The key to following this plan is to push yourself to hit your talk test point and to consistently increase your distance covered.

OT Week 1 training
Saturday (OT Day 02): Walk for 30 minutes.

Tuesday (OT Day 05): Walk for 30 minutes.

Thursday (OT Day 07): Walk for 30 minutes.

OT Week 2 training

Saturday (OT Day 09): Walk for 30 minutes.

Tuesday (OT Day 12): Walk for 40 minutes.

Thursday (OT Day 14): Walk for 40 minutes.

OT Week 3 training

Saturday (OT Day 16): Walk for 40 minutes.

Tuesday (OT Day 19): Walk for 50 minutes.

Thursday (OT Day 21): Walk for 50 minutes.

OT Week 4 training

Saturday (OT Day 23): Walk for 50 minutes.

Tuesday (OT Day 26): Walk for 1 hour.

Thursday (OT Day 28): Walk for 1 hour.

OT Week 5 training

Saturday (OT Day 30): Walk for 1 hour.

Tuesday (OT Day 33): Walk for 1 hour. This week really work at increasing the distance you cover within the hour.

Thursday (OT Day 35): Walk for 1 hour. This week really work at increasing the distance you cover within the hour.

OT Week 6 training

Saturday (OT Day 37): Walk for 1 hour. This week really work at increasing the distance you cover within the hour.

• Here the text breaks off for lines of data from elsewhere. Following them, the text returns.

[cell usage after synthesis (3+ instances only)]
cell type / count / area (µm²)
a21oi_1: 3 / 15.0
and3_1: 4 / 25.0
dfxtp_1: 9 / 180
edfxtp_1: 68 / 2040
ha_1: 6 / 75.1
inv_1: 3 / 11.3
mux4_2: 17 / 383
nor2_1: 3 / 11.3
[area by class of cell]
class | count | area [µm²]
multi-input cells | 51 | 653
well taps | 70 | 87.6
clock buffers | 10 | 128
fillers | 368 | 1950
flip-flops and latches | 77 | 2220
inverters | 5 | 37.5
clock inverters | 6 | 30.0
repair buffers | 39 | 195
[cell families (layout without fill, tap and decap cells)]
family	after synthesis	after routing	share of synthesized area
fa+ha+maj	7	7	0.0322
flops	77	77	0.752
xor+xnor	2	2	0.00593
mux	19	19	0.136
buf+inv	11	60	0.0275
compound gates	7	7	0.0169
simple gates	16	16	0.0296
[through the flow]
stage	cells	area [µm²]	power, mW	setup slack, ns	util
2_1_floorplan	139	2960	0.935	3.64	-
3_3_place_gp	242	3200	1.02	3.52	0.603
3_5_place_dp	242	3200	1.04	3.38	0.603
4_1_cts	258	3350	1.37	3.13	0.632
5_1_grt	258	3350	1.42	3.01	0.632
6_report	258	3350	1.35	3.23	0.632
`src/rtl/core/assert_macros.svh`:
```
// Assertion macros for the RTL modules; lzss_back is the one user.
`ifndef ASSERT_MACROS_SVH
`define ASSERT_MACROS_SVH

// Property checked on every rising clock edge outside reset.
`define ASSERT_CHK(lbl, clk, rst, prop) \
   lbl: assert property (@(posedge clk) disable iff (rst) prop) \
      else $error("assertion failed");

// Condition that must never hold outside reset.
`define ASSERT_NEVER(lbl, clk, rst, cond) \
   lbl: assert property (@(posedge clk) disable iff (rst) !(cond)) \
      else $error("forbidden condition seen");

`endif

```
`src/rtl/core/lzss_pkg.sv`:
```
// Shared types and constants of the LZSS token stream decoder.
`timescale 1ns / 1ps
package lzss_pkg;
   localparam int HISTORY_DEPTH_DEFAULT = 8192;
   localparam int QUEUE_DEPTH = 4;
   localparam int MAX_LEN = 15;
   localparam int DIST_W = 13;
   localparam logic [DIST_W-1:0] DIST_BIAS = DIST_W'(MAX_LEN);

   localparam logic [7:0] TAG_ONE_LIT = 8'h80;
   localparam logic [7:0] TAG_RUN = 8'h00;

   localparam int CSR_AW = 3;
   localparam logic CSR_IDX_OUTPUT_LIMIT = 1'b0;

   typedef struct packed {
      logic        is_copy;
      logic [15:0] data;
   } cmd_type;

   typedef struct packed {
      logic [7:0] out_byte;
      logic       last_of_burst;
      logic       bad_reference;
      logic       limit_reached;
   } rsp_type;
endpackage

```
`src/rtl/core/lzss_front.sv`:
```
// Token parser: turns stream bytes into literal and copy commands.
`timescale 1ns / 1ps
module lzss_front (
   input  logic               clock,
   input  logic               reset,
   input  logic               req_valid,
   output logic               req_stall,
   input  logic [7:0]         in_byte,
   input  logic               end_of_input,
   input  logic               queue_full,
   output logic               push,
   output lzss_pkg::cmd_type  push_cmd
);
   localparam logic [2:0] PH_TAG     = 3'd0;
   localparam logic [2:0] PH_ONE_LIT = 3'd1;
   localparam logic [2:0] PH_COUNT   = 3'd2;
   localparam logic [2:0] PH_RUN     = 3'd3;
   localparam logic [2:0] PH_CODE_HI = 3'd4;

   logic [2:0] phase_ff, phase_in;
   logic [7:0] code_lo_ff, code_lo_in;
   logic [8:0] run_ff, run_in;
   logic [8:0] run_dec;
   logic       accept;

   assign req_stall = queue_full;
   assign accept = req_valid & ~queue_full;
   assign run_dec = (run_ff != 9'd0) ? run_ff - 9'd1 : run_ff;

   always_comb begin
      phase_in = phase_ff;
      code_lo_in = code_lo_ff;
      run_in = run_ff;
      push = 1'b0;
      push_cmd.is_copy = 1'b0;
      push_cmd.data = {8'd0, in_byte};
      if (accept) begin
         unique case (phase_ff)
            PH_ONE_LIT: begin
               push = 1'b1;
               phase_in = PH_TAG;
            end
            PH_COUNT: begin
               run_in = {1'b0, in_byte} + 9'd1;
               phase_in = PH_RUN;
            end
            PH_RUN: begin
               push = 1'b1;
               run_in = run_dec;
               if (run_dec == 9'd0) begin
                  phase_in = PH_TAG;
               end
            end
            PH_CODE_HI: begin
               push = 1'b1;
               push_cmd.is_copy = 1'b1;
               push_cmd.data = {in_byte, code_lo_ff};
               code_lo_in = 8'd0;
               phase_in = PH_TAG;
            end
            default: begin
               if (in_byte == lzss_pkg::TAG_ONE_LIT) begin
                  phase_in = PH_ONE_LIT;
               end else if (in_byte == lzss_pkg::TAG_RUN) begin
                  phase_in = PH_COUNT;
               end else begin
                  code_lo_in = in_byte;
                  phase_in = PH_CODE_HI;
               end
            end
         endcase
         if (end_of_input) begin
            phase_in = PH_TAG;
            code_lo_in = 8'd0;
            run_in = 9'd0;
         end
      end
   end

   always_ff @(posedge clock) begin
      if (reset) begin
         phase_ff <= PH_TAG;
         code_lo_ff <= 8'd0;
         run_ff <= 9'd0;
      end else begin
         phase_ff <= phase_in;
         code_lo_ff <= code_lo_in;
         run_ff <= run_in;
      end
   end
endmodule

```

Tuesday (OT Day 40): Walk for 1 hour. Keep pushing yourself to increase the distance you cover.

Thursday (OT Day 42): Walk for 1 hour. Keep pushing yourself to increase the distance you cover.

OT Week 7 training and 5K week

Saturday (OT Day 44): Walk 5K at a pace where your at your talk test point.